Objective: To examine the occurrence of traumatic intracranial hemorrhage (tICH) and outcome in patients with minor head injury and assess the probable risk factors.
Methods: Patients with minor head injury who visited our hospital from January 2015 to July 2017 were registered consecutively, and enrolled patients were aged ≥18 years, visited within 24 hours of the injury, and had a Glasgow Coma Scale score of 15 at outpatient clinic or before the injury.

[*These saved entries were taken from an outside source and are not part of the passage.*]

What follows belongs to an exercise in optimizing a design on an open flow for small area, a short achievable clock period and few clock cycles; a production flow would make more cautious choices. The RTL was checked by simulation tests, not by an equivalence proof against the original design. No activity file was given, so power comes from the tool's default toggle rates.

==> flow/design.v <==
module upe_link (
    input  wire        clk,
    input  wire        rst,
    input  wire        strict,
    input  wire        rx_valid,
    input  wire [7:0]  rx_data,
    output wire        rx_ready,
    output reg         ro_valid,
    input  wire        ro_ready,
    output reg  [1:0]  ro_kind,
    output reg  [7:0]  ro_data,
    output wire [15:0] ro_crc_calc,
    output wire [15:0] ro_crc_recv,
    input  wire        ti_valid,
    input  wire [7:0]  ti_data,
    output wire        ti_ready,
    output reg         to_valid,
    input  wire        to_ready,
    output reg  [7:0]  to_data
);
    localparam [1:0] K_BYTE  = 2'd0;
    localparam [1:0] K_FRAME = 2'd1;
    localparam [1:0] K_DROP  = 2'd2;
    localparam [15:0] KEY_B0 = 16'h7760;
    localparam [15:0] KEY_B1 = 16'h3019;
    localparam [15:0] KEY_B2 = 16'h065F;
    localparam [15:0] KEY_B3 = 16'h4052;
    localparam [15:0] KEY_B4 = 16'h1625;
    localparam [15:0] KEY_B5 = 16'h431A;
    localparam [15:0] KEY_B6 = 16'h4C8A;
    localparam [15:0] KEY_B7 = 16'hC428;
    function [7:0] key;
        input [3:0] i;
        begin
            key = {KEY_B7[i], KEY_B6[i], KEY_B5[i], KEY_B4[i],
                   KEY_B3[i], KEY_B2[i], KEY_B1[i], KEY_B0[i]};
        end
    endfunction
    function [15:0] dec16;
        input [15:0] c;
        integer k;
        begin
            dec16[0] = ~c[0];
            for (k = 1; k < 16; k = k + 1)
                dec16[k] = c[k] ^ ~|(c & ((16'd1 << k) - 16'd1));
        end
    endfunction
    function [15:0] crc_update;
        input [7:0]  b;
        input [15:0] crc;
        reg [7:0] x;
        begin
            x = crc[15:8] ^ b;
            x = x ^ {4'd0, x[7:4]};
            crc_update = {crc[7:0], 8'd0} ^ {x[3:0], 12'd0} ^
                         {3'd0, x, 5'd0} ^ {8'd0, x};
        end
    endfunction
    localparam [3:0] S_IDLE    = 4'd0;
    localparam [3:0] S_SYNC2   = 4'd1;
    localparam [3:0] S_LENLO   = 4'd2;
    localparam [3:0] S_LENHI   = 4'd3;
    localparam [3:0] S_PAYLOAD = 4'd4;
    localparam [3:0] S_CKLO    = 4'd5;
    localparam [3:0] S_CKHI    = 4'd6;
    localparam [3:0] S_FOOT1   = 4'd7;
    localparam [3:0] S_FOOT2   = 4'd8;
    reg [3:0]  stage;
    reg [15:0] rcnt;
    reg [3:0]  rkidx;
    reg        rshort;
    reg        rl0s;         
    reg [15:0] crc_calc;
    reg        ro_new;       
    assign rx_ready    = ro_ready;
    assign ro_crc_calc = crc_calc;
    assign ro_crc_recv = rcnt;
    wire       rx_take  = rx_valid && rx_ready;
    wire [7:0]  rkey     = key(rkidx);
    wire [7:0]  rx_plain = rx_data ^ rkey;
    wire [15:0] crc_next = crc_update(ro_data, crc_calc);
    wire [15:0] rcnt_dec = dec16(rcnt);
    wire        crc_ok   = (crc_calc == rcnt);
    reg        rp;
    reg [1:0]  rp_kind;
    reg [7:0]  rp_data;
    always @(*) begin
        rp      = 1'b0;
        rp_kind = K_BYTE;
        rp_data = rx_plain;
        case (stage)
            S_PAYLOAD: rp = 1'b1;
            S_FOOT1: begin
                rp      = (rx_data != 8'hDC);
                rp_kind = K_DROP;
                rp_data = 8'd0;
            end
            S_FOOT2: begin
                rp = 1'b1;
                if (rx_data != 8'hBA) begin
                    rp_kind = K_DROP;
                    rp_data = 8'd0;
                end else if (rshort) begin
                    rp_kind = K_DROP;
                    rp_data = 8'd1;
                end else if (strict && !crc_ok) begin
                    rp_kind = K_DROP;
                    rp_data = 8'd2;
                end else begin
                    rp_kind = K_FRAME;
                    rp_data = {7'd0, crc_ok};
                end
            end
            default: ;
        endcase
    end
    always @(posedge clk) begin
        if (rx_ready) begin
            ro_kind <= rp_kind;
            ro_data <= rp_data;
        end
        if (ro_new)
            crc_calc <= crc_next;
        if (rx_take) begin
            case (stage)
                S_LENLO: begin
                    rcnt[7:0] <= rx_data;
                    rl0s      <= (rx_data[7:1] == 7'd0);
                end
                S_LENHI: begin
                    rcnt[15:8] <= rx_data;
                    rkidx      <= 4'd0;
                    crc_calc   <= 16'd0;
                    rshort     <= (rx_data == 8'd0) && rl0s;
                end
                S_PAYLOAD: begin
                    rcnt  <= rcnt_dec;
                    rkidx <= rkidx + 4'd1;
                end
                S_CKLO: begin
                    rcnt[7:0] <= rx_plain;
                    rkidx     <= rkidx + 4'd1;
                end
                S_CKHI: rcnt[15:8] <= rx_plain;
                default: ;
            endcase
        end
        if (rst) begin
            stage    <= S_IDLE;
            ro_valid <= 1'b0;
            ro_new   <= 1'b0;
        end else begin
            if (rx_ready)
                ro_valid <= rx_valid && rp;
            ro_new <= rx_take && stage == S_PAYLOAD;
            if (rx_take) begin
                case (stage)
                    S_IDLE:    if (rx_data == 8'hAB) stage <= S_SYNC2;
                    S_SYNC2:   stage <= (rx_data == 8'hCD) ? S_LENLO : S_IDLE;
                    S_LENLO:   stage <= S_LENHI;
                    S_LENHI:   stage <= (rx_data == 8'd0 && rl0s && !rcnt[0]) ?
                                        S_CKLO : S_PAYLOAD;
                    S_PAYLOAD: if (rcnt == 16'd1) stage <= S_CKLO;
                    S_CKLO:    stage <= S_CKHI;
                    S_CKHI:    stage <= S_FOOT1;
                    S_FOOT1:   stage <= (rx_data == 8'hDC) ? S_FOOT2 : S_IDLE;
                    default:   stage <= S_IDLE;
                endcase
            end
        end
    end
    localparam [3:0] T_AB   = 4'b0000;
    localparam [3:0] T_CD   = 4'b0001;
    localparam [3:0] T_L0   = 4'b0010;
    localparam [3:0] T_L1   = 4'b0011;
    localparam [3:0] T_PAY  = 4'b1000;
    localparam [3:0] T_K0   = 4'b0100;
    localparam [3:0] T_K1   = 4'b0101;
    localparam [3:0] T_DC   = 4'b0110;
    localparam [3:0] T_BA   = 4'b0111;
    localparam [1:0] I_L0   = 2'b00;    
    localparam [1:0] I_L1   = 2'b01;    
    localparam [1:0] I_PAY  = 2'b10;    
    localparam [1:0] I_HOLD = 2'b11;    
    reg [3:0]  tstate;
    reg [1:0]  tin;
    reg [15:0] tcnt;
    reg [3:0]  tkidx;
    reg [15:0] tcrc;
    reg        tl0z;         
    wire out_free = to_ready;
    assign ti_ready = !tin[1] || (tstate[3] && to_ready);
    wire tx_take  = ti_valid && ti_ready;
    wire pay_take = ti_valid && tstate[3] && out_free;
    wire [7:0]  tkey      = key(tkidx);
    wire [15:0] tcrc_cur  = tcrc;
    wire [15:0] tcrc_next = crc_update(ti_data, tcrc_cur);
    wire [15:0] tcnt_dec  = dec16(tcnt);
    reg       tg;
    reg [7:0] tg_data;
    always @(*) begin
        tg      = 1'b1;
        tg_data = 8'hAB;
        case (tstate)
            T_AB: begin
                tg      = (tin != I_L0) || ti_valid;
                tg_data = 8'hAB;
            end
            T_CD:  tg_data = 8'hCD;
            T_L0: begin
                tg      = tin[1];
                tg_data = tcnt[7:0];
            end
            T_L1: begin
                tg      = tin[1];
                tg_data = tcnt[15:8];
            end
            T_PAY: begin
                tg      = ti_valid;
                tg_data = ti_data ^ tkey;
            end
            T_K0:  tg_data = tcrc_cur[7:0] ^ tkey;
            T_K1:  tg_data = tcrc_cur[15:8] ^ tkey;
            T_DC:  tg_data = 8'hDC;
            default: tg_data = 8'hBA;
        endcase
    end
    reg [3:0] tstate_n;
    reg [1:0] tin_n;
    always @(*) begin
        tin_n    = tin;
        tstate_n = tstate;
        if (tx_take && tin == I_L0)
            tin_n = I_L1;
        if (tx_take && tin == I_L1)
            tin_n = (ti_data == 8'd0 && tl0z) ? I_HOLD : I_PAY;
        if (out_free && tg) begin
            case (tstate)
                T_AB: tstate_n = T_CD;
                T_CD: tstate_n = T_L0;
                T_L0: tstate_n = T_L1;
                T_L1: begin
                    if (tin == I_HOLD) begin
                        tin_n    = I_L0;
                        tstate_n = T_K0;
                    end else begin
                        tstate_n = T_PAY;
                    end
                end
                T_PAY: begin
                    if (tcnt == 16'd1) begin
                        tin_n    = I_L0;
                        tstate_n = T_K0;
                    end
                end
                T_K0: tstate_n = T_K1;
                T_K1: tstate_n = T_DC;
                T_DC: tstate_n = T_BA;
                default: tstate_n = T_AB;
            endcase
        end
    end
    wire to_valid_n = out_free ? tg : to_valid;
    always @(posedge clk) begin
        if (out_free)
            to_data <= tg_data;
        if (tx_take && tin == I_L0) begin
            tcnt[7:0] <= ti_data;
            tl0z      <= (ti_data == 8'd0);
        end
        if (tx_take && tin == I_L1)
            tcnt[15:8] <= ti_data;
        if (out_free && tg && tstate == T_L1) begin
            tkidx  <= 4'd0;
            tcrc   <= 16'd0;
        end
        if (pay_take) begin
            tcrc   <= tcrc_next;
            tcnt   <= tcnt_dec;
            tkidx  <= tkidx + 4'd1;
        end
        if (out_free && tstate == T_K0)
            tkidx <= tkidx + 4'd1;
        if (rst) begin
            tstate   <= T_AB;
            tin      <= I_L0;
            to_valid <= 1'b0;
        end else begin
            tstate   <= tstate_n;
            tin      <= tin_n;
            to_valid <= to_valid_n;
        end
    end
endmodule
clock: 4.0 ns
lec_check: 0
abc_area: 1
abc_clock_period_in_ps: 2000
cap_margin: 20
core_margin: 2
core_utilization: 62
cts_buf_list: sky130_fd_sc_hd__clkbuf_8
setup_slack_margin: 2.0
slew_margin: 20
standard.sh (not shown) runs the stock make flow with config.mk's settings and CLKGATE_MAP_FILE= SYNTH_SCRIPT=/design/flow/synth_recipe.tcl, a recipe that flattens the netlist after the stock synthesis.
==> flow/flow/run.sh <==
#!/bin/bash
# Standard layout, but let the resizer change a cell's footprint (so it can
# upsize gates and port buffers) and buffer the ports with buf_2.
set -euo pipefail
bash standard.sh MATCH_CELL_FOOTPRINT=0 'BUFFER_PORTS_ARGS=-buffer_cell sky130_fd_sc_hd__buf_2' finish > make_finish.log 2>&1
Testbench counts at the start, summed over its fixed seeds: cycles 28,518.
Edit:
Settings changed: CORE_UTILIZATION 62 to 55.
=> The new run completed without violations. Sequential share of layout area fell by 0.27 points. Hold slack is worse by 26 ps. Flip-flop and latch count stays the same. Critical path depth stays the same. Cell area rose by 0.72%. Via count fell by 0.57%. Die area rose by about 12%.
Edit:
Settings changed: GPL_TIMING_DRIVEN set to 0.
What happened:
- clock power decreases by 14%
- final area is about the same
- final cell count goes up by 1.1%
- wire length is lower by 5.5%
- via count came out lower by 1.6%
- synthesized area does not change
- core utilization hardly moves
- worst setup slack hardly moves
- sequential cell count stays the same

## separate check: timing with driven ports
Ports are ideal in the flow. The routed layouts listed here were re-timed in OpenROAD. Step 1 (the two cells are an assumption about what drives the block):
set clk [get_ports {clk}]
set_driving_cell -lib_cell sky130_fd_sc_hd__clkbuf_16 $clk
set_driving_cell -lib_cell sky130_fd_sc_hd__buf_2 [delete_from_list [all_inputs] $clk]
Step 2 also shifts input and output timing later by t, the mid clock arrival at the registers, as if the neighbouring blocks saw the same clock. Slacks: ideal / step 1 / step 2; pairs: ideal / step 1.
run	shift t [ns]	setup slack, ns	worst slew at a driven data input, ns
the first run	0.419	2.026 / 1.964 / 1.724	0.06
the second run	0.429	2.013 / 1.952 / 1.733	0.06
the third run	0.412	2.016 / 1.969 / 1.669	0.06
After both steps setup and hold are still met in every run listed. The setup slack of the third run, which loses most, moves by -0.047 ns with the drivers and by -0.347 ns with both steps.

Results: Of the 1122 enrolled patients, 55 (4.9%) had tICH. An antiplatelet agent was administered in 114 patients, an anticoagulant agent was administered in 49 patients, and none of them were administered in 948 patients. A multivariate analysis of tICH identified it as a risk factor, showing significant difference between antiplatelet medication (P = 0.0312), fall from stairs (P = 0.0057), traffic accident (P = 0.0117), neurologic symptoms (P = 0.0091), and modified Rankin Scale (mRS) score before trauma (P < 0.0001). We also analyzed association of enlargement of tICH with different parameters and only anticoagulant medication indicated an increased risk (P = 0.0005). Thirty patients (2.6%) were dependent or died at discharge (mRS 3-6). The mRS score before trauma (P < 0.0001), tICH (P < 0.0001), spinal injury (P < 0.0001), and enlargement of intracranial hemorrhage (P = 0.0008) indicated an increased probability of morbidity (mRS 3-6) in multivariate analysis.
Conclusions: Antiplatelet and anticoagulant medications were risk factor for tICH and enlargement of tICH in patients with minor head injury, respectively. A pretrauma condition of disability/dependence is an important risk factor for tICH and outcome.
Keywords: Anticoagulant; Antiplatelet; Elderly; Minor head injury; Modified Rankin Scale.